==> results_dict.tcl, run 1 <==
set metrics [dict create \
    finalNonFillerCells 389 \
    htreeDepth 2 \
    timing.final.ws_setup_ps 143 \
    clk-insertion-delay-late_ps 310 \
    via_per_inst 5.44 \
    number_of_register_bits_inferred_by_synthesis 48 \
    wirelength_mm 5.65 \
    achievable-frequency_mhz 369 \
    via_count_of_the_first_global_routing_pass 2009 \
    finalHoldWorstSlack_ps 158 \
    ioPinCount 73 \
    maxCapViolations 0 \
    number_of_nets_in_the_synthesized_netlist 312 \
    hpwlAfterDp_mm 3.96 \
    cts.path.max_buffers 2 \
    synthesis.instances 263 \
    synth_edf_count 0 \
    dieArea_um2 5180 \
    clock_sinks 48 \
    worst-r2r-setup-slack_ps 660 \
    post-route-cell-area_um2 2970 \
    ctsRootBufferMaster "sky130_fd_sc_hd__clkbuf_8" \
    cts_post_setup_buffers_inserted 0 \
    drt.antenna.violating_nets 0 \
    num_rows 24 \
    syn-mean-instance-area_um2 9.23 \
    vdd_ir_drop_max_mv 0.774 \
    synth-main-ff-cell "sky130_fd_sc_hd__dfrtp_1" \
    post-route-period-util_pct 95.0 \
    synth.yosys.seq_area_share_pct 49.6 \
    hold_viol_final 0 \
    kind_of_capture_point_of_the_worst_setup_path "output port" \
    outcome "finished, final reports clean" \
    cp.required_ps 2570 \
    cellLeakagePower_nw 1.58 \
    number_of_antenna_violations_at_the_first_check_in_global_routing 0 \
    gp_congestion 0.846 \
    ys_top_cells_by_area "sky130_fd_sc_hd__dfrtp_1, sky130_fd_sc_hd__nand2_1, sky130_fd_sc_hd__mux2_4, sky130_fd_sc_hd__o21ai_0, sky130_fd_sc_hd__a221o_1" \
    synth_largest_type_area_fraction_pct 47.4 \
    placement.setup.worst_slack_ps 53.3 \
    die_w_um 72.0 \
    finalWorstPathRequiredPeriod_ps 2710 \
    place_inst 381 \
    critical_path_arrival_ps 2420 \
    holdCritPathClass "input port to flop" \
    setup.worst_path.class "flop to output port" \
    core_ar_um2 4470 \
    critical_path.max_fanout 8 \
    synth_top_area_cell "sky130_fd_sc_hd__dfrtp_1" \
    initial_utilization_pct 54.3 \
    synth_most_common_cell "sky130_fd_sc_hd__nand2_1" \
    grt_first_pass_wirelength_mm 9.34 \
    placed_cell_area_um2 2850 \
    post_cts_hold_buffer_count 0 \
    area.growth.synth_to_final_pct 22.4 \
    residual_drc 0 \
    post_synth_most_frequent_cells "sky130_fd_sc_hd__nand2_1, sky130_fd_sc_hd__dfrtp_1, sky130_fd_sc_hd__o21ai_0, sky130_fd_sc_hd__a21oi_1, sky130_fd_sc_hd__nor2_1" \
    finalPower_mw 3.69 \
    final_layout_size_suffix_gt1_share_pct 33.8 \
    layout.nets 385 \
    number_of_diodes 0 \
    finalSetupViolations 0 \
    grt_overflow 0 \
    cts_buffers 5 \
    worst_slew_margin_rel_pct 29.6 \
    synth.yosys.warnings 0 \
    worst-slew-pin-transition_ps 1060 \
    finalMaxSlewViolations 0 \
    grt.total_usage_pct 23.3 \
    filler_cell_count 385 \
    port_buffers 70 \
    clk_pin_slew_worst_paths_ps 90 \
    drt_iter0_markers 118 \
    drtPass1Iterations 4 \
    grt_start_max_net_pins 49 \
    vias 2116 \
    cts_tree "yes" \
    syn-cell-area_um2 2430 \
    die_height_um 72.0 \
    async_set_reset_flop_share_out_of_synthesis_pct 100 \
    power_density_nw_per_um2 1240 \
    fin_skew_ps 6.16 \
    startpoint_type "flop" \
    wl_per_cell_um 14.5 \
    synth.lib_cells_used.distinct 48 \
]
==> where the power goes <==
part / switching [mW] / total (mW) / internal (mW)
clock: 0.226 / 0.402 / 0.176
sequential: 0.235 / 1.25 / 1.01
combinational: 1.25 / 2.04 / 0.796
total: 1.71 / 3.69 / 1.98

-------------------------

■ **Exercise**
Copy the lines above exactly, beginning at the line containing "syn-cell-area_um2 2430 \" and stopping at the last line.

■ **Output of the task**
    syn-cell-area_um2 2430 \
    die_height_um 72.0 \
    async_set_reset_flop_share_out_of_synthesis_pct 100 \
    power_density_nw_per_um2 1240 \
    fin_skew_ps 6.16 \
    startpoint_type "flop" \
    wl_per_cell_um 14.5 \
    synth.lib_cells_used.distinct 48 \
]
==> where the power goes <==
part / switching [mW] / total (mW) / internal (mW)
clock: 0.226 / 0.402 / 0.176
sequential: 0.235 / 1.25 / 1.01
combinational: 1.25 / 2.04 / 0.796
total: 1.71 / 3.69 / 1.98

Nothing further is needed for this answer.